Klimapolitik
Soziologe sieht neuen gesellschaftlichen Konsens gegen Veränderungen

Auf der UNO-Klimakonferenz werden fast 200 Staaten darüber verhandeln, wie die Erderwärmung eingedämmt werden kann. Bundeskanzler Merz sagte in Belém, Klimamaßnahmen erforderten gesellschaftliche Akzeptanz. Der Soziologe Dennis Eversberg von der Universität Frankfurt sieht jedoch einen neuen allgemeinen gesellschaftlichen Konsens gegen Veränderungen.

    Schilder an einer Straße in Mecklenburg-Vorpommern mit durchgestrichenen Piktogrammen von Windrädern und der Aufschrift "Es reicht".
    In Utzedel in Mecklenburg-Vorpommern haben Anwohner aus Protest gegen Windräder Schilder an die Straße gestellt. (IMAGO / dts Nachrichtenagentur / IMAGO / dts Nachrichtenagentur)
    Eversberg forscht zu Interessensunterschieden bei der ökologischen Transformation. Er sagte im Deutschlandfunk, dabei gehe es auch um die Frage, ob das eigene Lebensmodell beibehalten werden kann oder nicht. Klimapolitik verlange vielen Menschen etwas ab, sei teuer und anstrengend. Aber auch in Lebensbereichen, die nicht die Klimapolitik betreffen, wehrten sich viele Menschen gegen Veränderungen. Die Menschen nähmen wahr, dass sie sich in einer Polykrise befänden, so Eversberg.

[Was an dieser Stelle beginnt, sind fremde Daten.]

==> src/rtl/tage_ubit_reset_ctrl.sv <==
// Periodic and forced graceful-reset scheduler for TAGE useful (u) counters.
// Counts committed updates and, once per 2^PERIOD_LOG of them, walks every
// table index and clears one u bit per entry, alternating MSB and LSB between
// sweeps. A forced sweep clears both bits. The clear port is shared and
// normal updates win it by withholding reset_gnt_i.
module tage_ubit_reset_ctrl #(
   parameter int unsigned TABLE_DEPTH = 1024,
   parameter int unsigned PERIOD_LOG  = 18,
   parameter int unsigned IDX_W       = $clog2(TABLE_DEPTH)
) (
   input  logic             clk_i,
   input  logic             rst_ni,
   input  logic             update_valid_i,
   input  logic             force_i,
   input  logic             reset_gnt_i,
   output logic             reset_req_o,
   output logic [IDX_W-1:0] reset_idx_o,
   output logic [1:0]       reset_mask_o,
   output logic             busy_o
);

   localparam logic [0:0] IDLE  = 1'b0;
   localparam logic [0:0] SWEEP = 1'b1;

   localparam logic [1:0] MASK_MSB  = 2'b10;
   localparam logic [1:0] MASK_LSB  = 2'b01;
   localparam logic [1:0] MASK_BOTH = 2'b11;
   localparam logic [1:0] MASK_NONE = 2'b00;

   logic [0:0]            state_q, state_d;
   logic [PERIOD_LOG-1:0] cnt_q;
   logic [IDX_W-1:0]      idx_q, idx_d;
   logic [1:0]            mode_q, mode_d;
   logic                  phase_q, phase_d;
   logic                  pend_periodic_q, pend_periodic_d;
   logic                  pend_force_q, pend_force_d;
   logic                  wrap;
   logic                  last_idx;

   assign wrap     = update_valid_i && (&cnt_q);
   assign last_idx = (idx_q == IDX_W'(TABLE_DEPTH - 1));

   // Free-running committed-update counter, active in every state.
   always_ff @(posedge clk_i or negedge rst_ni) begin
      if (!rst_ni) begin
         cnt_q <= '0;
      end else if (update_valid_i) begin
         cnt_q <= cnt_q + PERIOD_LOG'(1);
      end
   end

   // State, sweep bookkeeping and registered outputs.
   always_ff @(posedge clk_i or negedge rst_ni) begin
      if (!rst_ni) begin
         state_q         <= IDLE;
         idx_q           <= '0;
         mode_q          <= MASK_NONE;
         phase_q         <= 1'b1;
         pend_periodic_q <= 1'b0;
         pend_force_q    <= 1'b0;
         reset_req_o     <= 1'b0;
         busy_o          <= 1'b0;
         reset_mask_o    <= MASK_NONE;
      end else begin
         state_q         <= state_d;
         idx_q           <= idx_d;
         mode_q          <= mode_d;
         phase_q         <= phase_d;
         pend_periodic_q <= pend_periodic_d;
         pend_force_q    <= pend_force_d;
         reset_req_o     <= (state_d == SWEEP);
         busy_o          <= (state_d == SWEEP);
         reset_mask_o    <= (state_d == SWEEP) ? mode_d : MASK_NONE;
      end
   end

   assign reset_idx_o = idx_q;

   // Next-state: sweep launch priority (force over periodic), index walk,
   // and merging of events that arrive while a sweep is running.
   always_comb begin
      state_d         = state_q;
      idx_d           = idx_q;
      mode_d          = mode_q;
      phase_d         = phase_q;
      pend_periodic_d = pend_periodic_q;
      pend_force_d    = pend_force_q;

      unique case (state_q)
         IDLE: begin
            if (force_i || pend_force_q) begin
               // A wrap in this cycle is absorbed by the full clear.
               state_d         = SWEEP;
               mode_d          = MASK_BOTH;
               idx_d           = '0;
               pend_force_d    = 1'b0;
               pend_periodic_d = 1'b0;
            end else if (wrap || pend_periodic_q) begin
               state_d         = SWEEP;
               mode_d          = phase_q ? MASK_MSB : MASK_LSB;
               idx_d           = '0;
               pend_periodic_d = 1'b0;
            end
         end
         SWEEP: begin
            if (wrap) begin
               pend_periodic_d = 1'b1;
            end
            if (force_i) begin
               pend_force_d = 1'b1;
            end
            if (reset_gnt_i) begin
               if (last_idx) begin
                  idx_d   = '0;
                  state_d = IDLE;
                  // Only single-bit sweeps advance the MSB/LSB alternation.
                  if (mode_q != MASK_BOTH) begin
                     phase_d = ~phase_q;
                  end
               end else begin
                  idx_d = idx_q + IDX_W'(1);
               end
            end
         end
         default: begin
            state_d = IDLE;
         end
      endcase
   end

endmodule
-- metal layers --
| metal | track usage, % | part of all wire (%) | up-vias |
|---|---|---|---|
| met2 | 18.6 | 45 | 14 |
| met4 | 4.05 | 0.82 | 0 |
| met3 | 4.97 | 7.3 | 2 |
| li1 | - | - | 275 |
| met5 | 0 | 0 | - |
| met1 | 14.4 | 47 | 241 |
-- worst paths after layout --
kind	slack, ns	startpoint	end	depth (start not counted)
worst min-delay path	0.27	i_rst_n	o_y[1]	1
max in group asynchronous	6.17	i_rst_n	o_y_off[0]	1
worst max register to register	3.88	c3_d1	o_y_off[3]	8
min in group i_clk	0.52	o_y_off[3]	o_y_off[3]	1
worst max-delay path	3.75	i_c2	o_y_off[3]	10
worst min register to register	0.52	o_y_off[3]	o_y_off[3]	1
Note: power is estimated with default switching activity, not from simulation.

    Wie Menschen auf Krisen reagieren

    Laut Eversberg kommt es zwischen verschiedenen Gruppen in der Gesellschaft zu Konflikten, da sie jeweils anders auf Veränderungen reagieren. Eversberg unterscheidet zwischen drei Reaktionstypen:
    Das "ökologisch-soziale Spektrum" umfasst ungefähr ein Viertel der Bevölkerung und ist aufgeschlossen gegenüber Veränderungen allgemein und Klimapolitik im Speziellen. Das "defensiv-reaktive Spektrum" will keine Veränderungen und steht der modernen Gesellschaft skeptisch gegenüber. Und dem "konservativ-steigerungsorientierten Spektrum" ist es wichtig, das Wirtschaftswachstum und den eigenen Lebensstandard beizubehalten. Bei diesem konservativ-steigerungsorientierten Spektrum, das Eversberg als Wohlstandsmitte bezeichnet, finde derzeit der entscheidenste Wandel statt. Diese Gruppe tendiere zunehmend zu Skepsis gegenüber Verädnerungen und nähere sich so dem defensiv-reaktiven Spektrum an.
    Gerade bei der Wohlstandsmitte sieht Eversberg auch das größte Potenzial für gesellschaftliche Empörung. Die Beschränkung auf bestimmte Autotypen in Innenstädten oder Wärmepumpen führten zu mehr Aufregung als Umweltprobleme wie die Feinstaubbelastung oder Hitzewellen, unter denen vor allem sozial Benachteiligte litten.

    Bürger für Klimapolitik gewinnen

    Bei der Frage, wie sich Bürger dennoch für Klimapolitik gewinnen lassen, steht für Eversberg die öffentliche Infrastruktur im Mittelpunkt. Zentral sei, dass sie funktioniere, ausgebaut werde und allen eine gesellschaftliche Teilhabe ermögliche. Der Ausbau des öffentlichen Nahverkehrs etwa sei sozial gerecht, klimafreundlich und spare Ressourcen.
    Diese Nachricht wurde am 09.11.2025 im Programm Deutschlandfunk gesendet.